Nie wszyscy zgadzają się jednak z oficjalnym przekazem medialnym. Zdaniem Marcusa Murraya, specjalisty ds. bezpieczeństwa, w rzeczywistości przypisywanie Anonymous Sudan odpowiedzialności za przeprowadzone niedawno ataki to jedynie element przykrywki, którą wykorzystują rosyjscy hakerzy.
Konkretniej, pada nazwa grupy Killnet, czyli prokremlowskiego środowiska hakerów, którzy odpowiadają za szereg poczynań strony rosyjskiej w zakresie cyberprzestępczości. To m.in. tej grupie przypisuje się odpowiedzialność za niedawne ataki na wirtualne struktury NATO, w efekcie czego utrudniano niesienie pomoc Turcji i Syrii po trzęsieniu ziemi.
Namieszać w Europie
Jeżeli te informacje się potwierdzą i faktycznie to strona rosyjska będzie w pełni odpowiedzialna za ataki na szwedzkie witryny internetowe, będzie to stanowiło element szerszego planu, którego celem jest wpływanie na rozkład sił w Europie. Rosjanom nie chodzi przecież o utrudnienie codziennego funkcjonowania Szwedom, a o coś o wiele bardziej poważnego.

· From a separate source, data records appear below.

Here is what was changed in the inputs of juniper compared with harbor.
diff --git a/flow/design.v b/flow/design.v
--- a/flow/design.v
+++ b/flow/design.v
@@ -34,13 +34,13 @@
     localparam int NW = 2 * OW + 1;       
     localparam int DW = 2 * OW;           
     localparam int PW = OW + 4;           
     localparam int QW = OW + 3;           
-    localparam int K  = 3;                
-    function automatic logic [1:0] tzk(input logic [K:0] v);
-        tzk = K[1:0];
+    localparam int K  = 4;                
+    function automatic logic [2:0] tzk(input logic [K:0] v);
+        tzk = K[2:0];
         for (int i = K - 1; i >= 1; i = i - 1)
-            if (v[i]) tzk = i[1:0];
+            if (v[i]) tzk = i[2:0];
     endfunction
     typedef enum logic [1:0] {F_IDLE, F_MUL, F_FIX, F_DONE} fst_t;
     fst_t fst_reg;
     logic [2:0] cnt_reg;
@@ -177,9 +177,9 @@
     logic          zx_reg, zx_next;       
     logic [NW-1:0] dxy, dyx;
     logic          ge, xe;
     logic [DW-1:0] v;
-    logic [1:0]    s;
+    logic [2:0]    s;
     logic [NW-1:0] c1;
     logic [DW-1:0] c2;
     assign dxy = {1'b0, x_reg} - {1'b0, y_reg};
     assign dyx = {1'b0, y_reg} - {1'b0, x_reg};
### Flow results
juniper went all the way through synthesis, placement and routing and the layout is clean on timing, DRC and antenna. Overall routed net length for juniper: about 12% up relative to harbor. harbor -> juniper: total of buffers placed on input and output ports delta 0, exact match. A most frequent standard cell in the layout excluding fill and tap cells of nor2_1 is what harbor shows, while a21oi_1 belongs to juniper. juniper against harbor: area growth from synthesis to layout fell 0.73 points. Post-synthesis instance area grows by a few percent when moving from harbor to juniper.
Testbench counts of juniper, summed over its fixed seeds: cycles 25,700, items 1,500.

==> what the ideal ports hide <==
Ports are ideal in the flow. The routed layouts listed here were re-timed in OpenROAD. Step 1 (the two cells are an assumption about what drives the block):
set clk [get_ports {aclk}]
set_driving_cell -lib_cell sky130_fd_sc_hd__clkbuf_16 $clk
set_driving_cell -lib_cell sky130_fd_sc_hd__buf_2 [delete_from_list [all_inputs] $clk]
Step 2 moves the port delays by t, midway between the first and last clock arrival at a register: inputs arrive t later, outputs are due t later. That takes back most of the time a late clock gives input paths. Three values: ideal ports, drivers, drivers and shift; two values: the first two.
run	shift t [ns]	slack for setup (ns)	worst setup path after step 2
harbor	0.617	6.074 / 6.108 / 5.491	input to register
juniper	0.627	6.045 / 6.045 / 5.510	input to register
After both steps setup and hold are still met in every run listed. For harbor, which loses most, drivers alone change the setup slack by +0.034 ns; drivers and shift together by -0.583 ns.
From an optimization exercise on the open Yosys and OpenROAD flow, aimed at a short achievable clock period and few clock cycles; shortcuts taken in it are not production practice.
Function was checked by simulation only, so behaviour that the tests miss may differ from the original.
The clock port is modelled as an ideal driver; clocking choices that lean on that would not hold on a real chip.
Power figures rest on the tool's default switching activity, not on a simulated workload.

## indexed_linked_list_engine
module indexed_linked_list_engine (
    input  wire logic        clk,
    input  wire logic        rst_n,
    input  wire logic        req_valid,
    output logic             req_ready,
    input  wire logic [1:0]  req_opcode,
    input  wire logic [15:0] req_index,
    input  wire logic [31:0] req_value,
    output logic             rsp_valid,
    input  wire logic        rsp_ready,
    output logic [1:0]       rsp_status,
    output logic [31:0]      rsp_read_value,
    output logic [6:0]       rsp_list_count
);
export LEC_CHECK = 0
export ABC_CLOCK_PERIOD_IN_PS = 2000
export CAP_MARGIN = 20
export CORE_MARGIN = 2
export CORE_UTILIZATION = 60
export PLACE_DENSITY = 0.7
export SETUP_SLACK_MARGIN = 4.2
export SLEW_MARGIN = 20
export TNS_END_PERCENT = 100
create_clock -name core_clock -period 6.5 [get_ports {clk}]
standard.sh (not shown) runs the stock make flow with config.mk's settings and CLKGATE_MAP_FILE= SYNTH_SCRIPT=/design/flow/synth_recipe.tcl, a recipe that flattens the netlist after the stock synthesis.
==> flow/flow/run.sh <==
#!/bin/bash
# Own layout flow: the standard flow (standard.sh, unchanged synthesis), with
#  - port buffers that start as buf_8 rather than the smallest buffer, and a resizer free to pick
#    any buffer size (not only the same footprint);
#  - the clock tree's top level rebuilt after TritonCTS (flow/clock_root.tcl): the clock port
#    drives four quadrant buffers directly instead of one root buffer.
# make's output goes to flow_make.log; each ORFS step's own log is under orfs/logs.
set -euo pipefail
here="$(cd "$(dirname "${BASH_SOURCE[0]}")" && pwd)"
export BUFFER_PORTS_ARGS="-buffer_cell sky130_fd_sc_hd__buf_8"
export CTS_ARGS="-sink_clustering_enable -repair_clock_nets -buf_list sky130_fd_sc_hd__clkbuf_16"
export PRE_CTS_TCL="$here/pre_cts.tcl"
bash standard.sh MATCH_CELL_FOOTPRINT=0 ${LOCAL_TARGETS:-finish} > flow_make.log 2>&1
Other scripts of this flow, unchanged in this note and not shown: flow/flow/clock_root.tcl, flow/flow/pre_cts.tcl
Testbench counts at the start, summed over its fixed seeds: cycles 12,040.
Then changed:
--- a/flow/design.v
+++ b/flow/design.v
@@ -235,21 +235,21 @@
                 t_q <= t_lo;
             else if (dec)
                 t_q <= t_hi;
             n_q <= n_next;
             for (int k = 0; k < CAP; k++)
             begin
                 if (from_prev[k])
                     pos_q[k] <= pos_q[(k == 0) ? 0 : k - 1];
                 else if (from_last[k])
                     pos_q[k] <= pos_q[CAP-1];
-                else if (a_rem && a_ge[k])
+                else if (a_ge[k])
                     pos_q[k] <= (k == CAP - 1) ? pos_i : pos_q[(k == CAP - 1) ? k : k + 1];
             end
         end
     end
     logic            b_valid;
     logic            b_we;
     logic [SW-1:0]   b_wslot;
     logic            b_rd;
     logic [SW-1:0]   b_rslot;
     logic            b_rdbad;
@@ -353,94 +353,80 @@
     begin
         d_word = d_rdbad ? {DW{1'b1}} : '0;
         for (int g = 0; g < RG; g++)
         begin
             d_word = d_word | d_part[g];
         end
     end
     assign d_rsp = {d_status, d_word, d_count};
     localparam int FD = 8;
     logic [FD-1:0][RW-1:0] f_mem;
-    logic [FD-1:0]         f_wp, f_rp;   
-    logic [FD-1:0]         f_rp1;        
+    logic [2:0]            f_wp, f_rp;
     logic [3:0]            f_cnt;
     logic [RW-1:0]         out_q;
     logic                  out_v;
     logic                  take;
     logic [2:0]            occ_q;
     logic [2:0]            occ_next;
     logic [RW-1:0]         head_stay;    
     logic [RW-1:0]         head_next;    
-    logic                  v_stay;       
-    logic                  v_next;       
-    assign take  = out_v && rsp_ready;
-    assign f_rp1 = {f_rp[FD-2:0], f_rp[FD-1]};
+    assign take = out_v && rsp_ready;
+    logic [2:0]            f_rp1;        
+    assign f_rp1 = f_rp + 3'd1;
     always_comb
     begin
-        head_stay = '0;
-        head_next = '0;
-        for (int k = 0; k < FD; k++)
-        begin
-            head_stay = head_stay | (f_mem[k] & {RW{f_rp[k]}});
-            head_next = head_next | (f_mem[k] & {RW{f_rp1[k]}});
-        end
-        if (d_valid && |(f_wp & f_rp))
-            head_stay = d_rsp;
-        if (d_valid && |(f_wp & f_rp1))
-            head_next = d_rsp;
+        head_stay = (d_valid && (f_wp == f_rp)) ? d_rsp : f_mem[f_rp];
+        head_next = (d_valid && (f_wp == f_rp1)) ? d_rsp : f_mem[f_rp1];
     end
-    assign v_stay = (f_cnt != 4'd0) || d_valid;
-    assign v_next = (f_cnt > 4'd1) || ((f_cnt == 4'd1) && d_valid);
     always_ff @(posedge clk)
     begin
-        for (int k = 0; k < FD; k++)
-        begin
-            if (d_valid && f_wp[k])
-                f_mem[k] <= d_rsp;
-        end
+        if (d_valid)
+            f_mem[f_wp] <= d_rsp;
         out_q <= take ? head_next : head_stay;
     end
     always_ff @(posedge clk or negedge rst_n)
     begin
         if (!rst_n)
         begin
-            f_wp  <= FD'(1);
-            f_rp  <= FD'(1);
+            f_wp  <= '0;
+            f_rp  <= '0;
             f_cnt <= '0;
             out_v <= 1'b0;
         end
         else
         begin
             if (d_valid)
-                f_wp <= {f_wp[FD-2:0], f_wp[FD-1]};
+                f_wp <= f_wp + 3'd1;
             if (take)
                 f_rp <= f_rp1;
             f_cnt <= f_cnt + 4'(d_valid) - 4'(take);
-            out_v <= take ? v_next : v_stay;
+            out_v <= (f_cnt + 4'(d_valid) - 4'(take)) != 4'd0;
         end
     end
     always_comb
     begin
         occ_next = occ_q;
         if (accept && !take)
             occ_next = occ_q + 3'd1;
         else if (!accept && take)
             occ_next = occ_q - 3'd1;
     end
     always_ff @(posedge clk or negedge rst_n)
     begin
         if (!rst_n)
-            occ_q <= '0;
+        begin
+            occ_q  <= '0;
+            busy_q <= 1'b0;
+        end
         else
-            occ_q <= occ_next;
-    end
-    always_ff @(posedge clk)
-    begin
-        busy_q <= (occ_next >= 3'(QD));
+        begin
+            occ_q  <= occ_next;
+            busy_q <= (occ_next >= 3'(QD));
+        end
     end
     assign req_ready      = !busy_q;
     assign rsp_valid      = out_v;
     assign rsp_status     = out_q[RW-1 -: 2];
     assign rsp_read_value = out_q[CW +: DW];
     assign rsp_list_count = out_q[CW-1:0];
 endmodule
 `default_nettype wire
After rerunning: The new run passed the timing, design-rule and antenna checks. Synthesized area grows by 3.8%. Via count grows by about 4.3%. Register-to-register slack stays flat. Final cell count grows by about 6%. Cell area grows by about 5%. Maximum frequency barely changes. Global-route usage shrinks by 2.0 points. Setup slack gets worse by 0.0056 ns. Flip-flop and latch count shrinks by 10. Synthesized cell count grows by about 7%. Clock-buffer cell count stays the same. Combinational power grows to 2.7 times its value.
Testbench counts after the change, summed over its fixed seeds: cycles 12,040.

==> port drivers added, routing unchanged <==
Ports are ideal in the flow. The routed layouts listed here were re-timed in OpenROAD.
Step 1 (the two cells are an assumption about what drives the block):
set clk [get_ports {clk}]
set_driving_cell -lib_cell sky130_fd_sc_hd__clkbuf_16 $clk
set_driving_cell -lib_cell sky130_fd_sc_hd__buf_2 [delete_from_list [all_inputs] $clk]
Step 2 adds t to the input delays and takes it off the output delays; t is the mean of the earliest and latest rising clock arrival at the registers after step 1. Input paths then give back, and output paths get back, about the clock's delay inside the block.
Slacks: ideal ports / drivers / drivers and shift; pairs: ideal ports / drivers.
run	t, ns	slack for setup (ns)	worst setup path after step 2	slew at the worst register clock pin (ns)
the first run	0.837	4.016 / 3.813 / 3.446	input to register	0.07 / 0.07
the second run	0.849	4.010 / 3.808 / 3.335	input to register	0.07 / 0.07
After both steps setup and hold are still met in every run listed. The setup slack of the second run, which loses most, moves by -0.202 ns with the drivers and by -0.675 ns with both steps.
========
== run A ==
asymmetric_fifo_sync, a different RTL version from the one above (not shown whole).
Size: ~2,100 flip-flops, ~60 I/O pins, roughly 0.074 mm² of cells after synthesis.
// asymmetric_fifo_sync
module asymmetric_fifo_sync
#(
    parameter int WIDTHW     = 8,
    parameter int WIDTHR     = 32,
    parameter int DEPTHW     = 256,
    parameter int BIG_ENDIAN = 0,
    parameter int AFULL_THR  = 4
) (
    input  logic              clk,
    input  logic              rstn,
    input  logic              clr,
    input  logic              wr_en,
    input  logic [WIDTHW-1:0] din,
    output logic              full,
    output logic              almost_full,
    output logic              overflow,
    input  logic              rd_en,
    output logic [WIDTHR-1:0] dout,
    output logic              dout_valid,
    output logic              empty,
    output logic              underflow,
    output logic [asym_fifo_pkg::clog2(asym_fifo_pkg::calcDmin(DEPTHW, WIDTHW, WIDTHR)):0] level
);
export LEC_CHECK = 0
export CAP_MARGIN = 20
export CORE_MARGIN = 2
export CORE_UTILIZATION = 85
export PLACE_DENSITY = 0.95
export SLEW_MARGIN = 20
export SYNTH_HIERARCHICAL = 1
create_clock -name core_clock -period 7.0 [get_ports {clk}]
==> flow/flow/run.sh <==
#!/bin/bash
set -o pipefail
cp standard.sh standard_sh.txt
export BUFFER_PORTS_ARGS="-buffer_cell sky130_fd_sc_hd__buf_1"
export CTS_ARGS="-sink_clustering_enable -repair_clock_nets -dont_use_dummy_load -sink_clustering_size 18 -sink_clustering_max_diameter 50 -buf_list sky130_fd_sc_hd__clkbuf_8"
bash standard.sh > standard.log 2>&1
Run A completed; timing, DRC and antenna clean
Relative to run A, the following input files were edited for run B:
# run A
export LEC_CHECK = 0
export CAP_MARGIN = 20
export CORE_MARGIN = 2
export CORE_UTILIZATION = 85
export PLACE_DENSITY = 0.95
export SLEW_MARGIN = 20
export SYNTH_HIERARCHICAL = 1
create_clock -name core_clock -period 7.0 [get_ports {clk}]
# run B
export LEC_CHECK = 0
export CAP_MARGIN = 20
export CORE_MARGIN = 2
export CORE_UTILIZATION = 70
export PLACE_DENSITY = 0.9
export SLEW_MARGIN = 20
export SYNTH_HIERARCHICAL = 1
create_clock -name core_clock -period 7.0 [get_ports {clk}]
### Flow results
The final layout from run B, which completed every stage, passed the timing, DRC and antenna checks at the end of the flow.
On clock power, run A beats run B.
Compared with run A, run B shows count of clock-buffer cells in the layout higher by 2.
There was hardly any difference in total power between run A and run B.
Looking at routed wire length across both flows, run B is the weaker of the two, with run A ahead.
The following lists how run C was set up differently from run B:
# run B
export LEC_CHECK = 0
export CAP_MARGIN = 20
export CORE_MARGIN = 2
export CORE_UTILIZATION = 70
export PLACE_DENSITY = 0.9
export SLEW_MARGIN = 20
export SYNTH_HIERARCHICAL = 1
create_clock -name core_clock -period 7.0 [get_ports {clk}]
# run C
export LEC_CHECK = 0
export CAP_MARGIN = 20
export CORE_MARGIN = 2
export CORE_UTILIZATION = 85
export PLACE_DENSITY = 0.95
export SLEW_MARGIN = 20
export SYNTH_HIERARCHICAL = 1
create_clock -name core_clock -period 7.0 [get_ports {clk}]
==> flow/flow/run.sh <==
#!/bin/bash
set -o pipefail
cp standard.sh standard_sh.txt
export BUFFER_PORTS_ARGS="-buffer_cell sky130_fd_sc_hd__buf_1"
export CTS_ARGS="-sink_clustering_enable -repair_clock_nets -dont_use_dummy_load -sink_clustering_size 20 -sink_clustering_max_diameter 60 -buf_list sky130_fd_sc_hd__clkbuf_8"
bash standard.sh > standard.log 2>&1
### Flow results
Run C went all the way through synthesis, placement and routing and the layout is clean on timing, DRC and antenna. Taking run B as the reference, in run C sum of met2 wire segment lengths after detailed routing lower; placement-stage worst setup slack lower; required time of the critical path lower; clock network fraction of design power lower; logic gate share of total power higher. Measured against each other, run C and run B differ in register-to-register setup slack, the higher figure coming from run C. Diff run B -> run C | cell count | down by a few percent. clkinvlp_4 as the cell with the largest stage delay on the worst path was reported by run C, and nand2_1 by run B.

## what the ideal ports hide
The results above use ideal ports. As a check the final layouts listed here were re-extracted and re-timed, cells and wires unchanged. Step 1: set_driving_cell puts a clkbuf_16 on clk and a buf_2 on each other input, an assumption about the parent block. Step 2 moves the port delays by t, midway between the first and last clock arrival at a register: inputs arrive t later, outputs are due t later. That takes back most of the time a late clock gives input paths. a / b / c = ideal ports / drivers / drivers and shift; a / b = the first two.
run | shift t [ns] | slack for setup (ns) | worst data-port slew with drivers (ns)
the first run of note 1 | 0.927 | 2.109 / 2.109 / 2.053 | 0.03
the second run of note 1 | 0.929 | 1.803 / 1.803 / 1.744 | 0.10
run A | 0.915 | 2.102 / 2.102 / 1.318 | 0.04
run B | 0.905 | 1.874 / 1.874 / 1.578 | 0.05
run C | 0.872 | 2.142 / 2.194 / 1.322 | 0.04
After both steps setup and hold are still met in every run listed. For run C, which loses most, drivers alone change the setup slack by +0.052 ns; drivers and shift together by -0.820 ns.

Zdaniem analityków, podszywanie się pod muzułmanów miałoby pogorszyć stan konfliktu społecznego, który odbywa się w tym państwie, tym samym opóźniając akces Szwecji do struktur NATO. Poszerzenie się sojuszu jest Rosjanom nie na rękę, a wiedząc, że działania militarne w Ukrainie stanowią dla zachodu jedynie motywację, muszą poszukiwać innych sposobów na utrudnianie Europejczykom przeprowadzenia stosownych formalności.
Będzie tylko gorzej?
Nie mamy co liczyć na ograniczenie czy zaprzestanie hakerskiej działalności na szczeblu międzynarodowym. Obecnie cyberprzestępczość stanowi istotny element układanki geopolitycznej. Bez wystrzału broni państwa są w stanie wpływać na wydarzenia w zupełnie innym miejscu na świecie. O ile wojna konwencjonalna trwa na terytorium Ukrainy, to w sieci rozgrywa się zupełnie inny konflikt.
Przykłady ataków na strony w Szwecji czy witryny NATO to jedne z wielu. Wojna hakerów rosyjskich i zachodnich trwa od dawna, a mijający rok od napaści na naszych wschodnich sąsiadów “obfitował" w szereg wydarzeń w tej dziedzinie.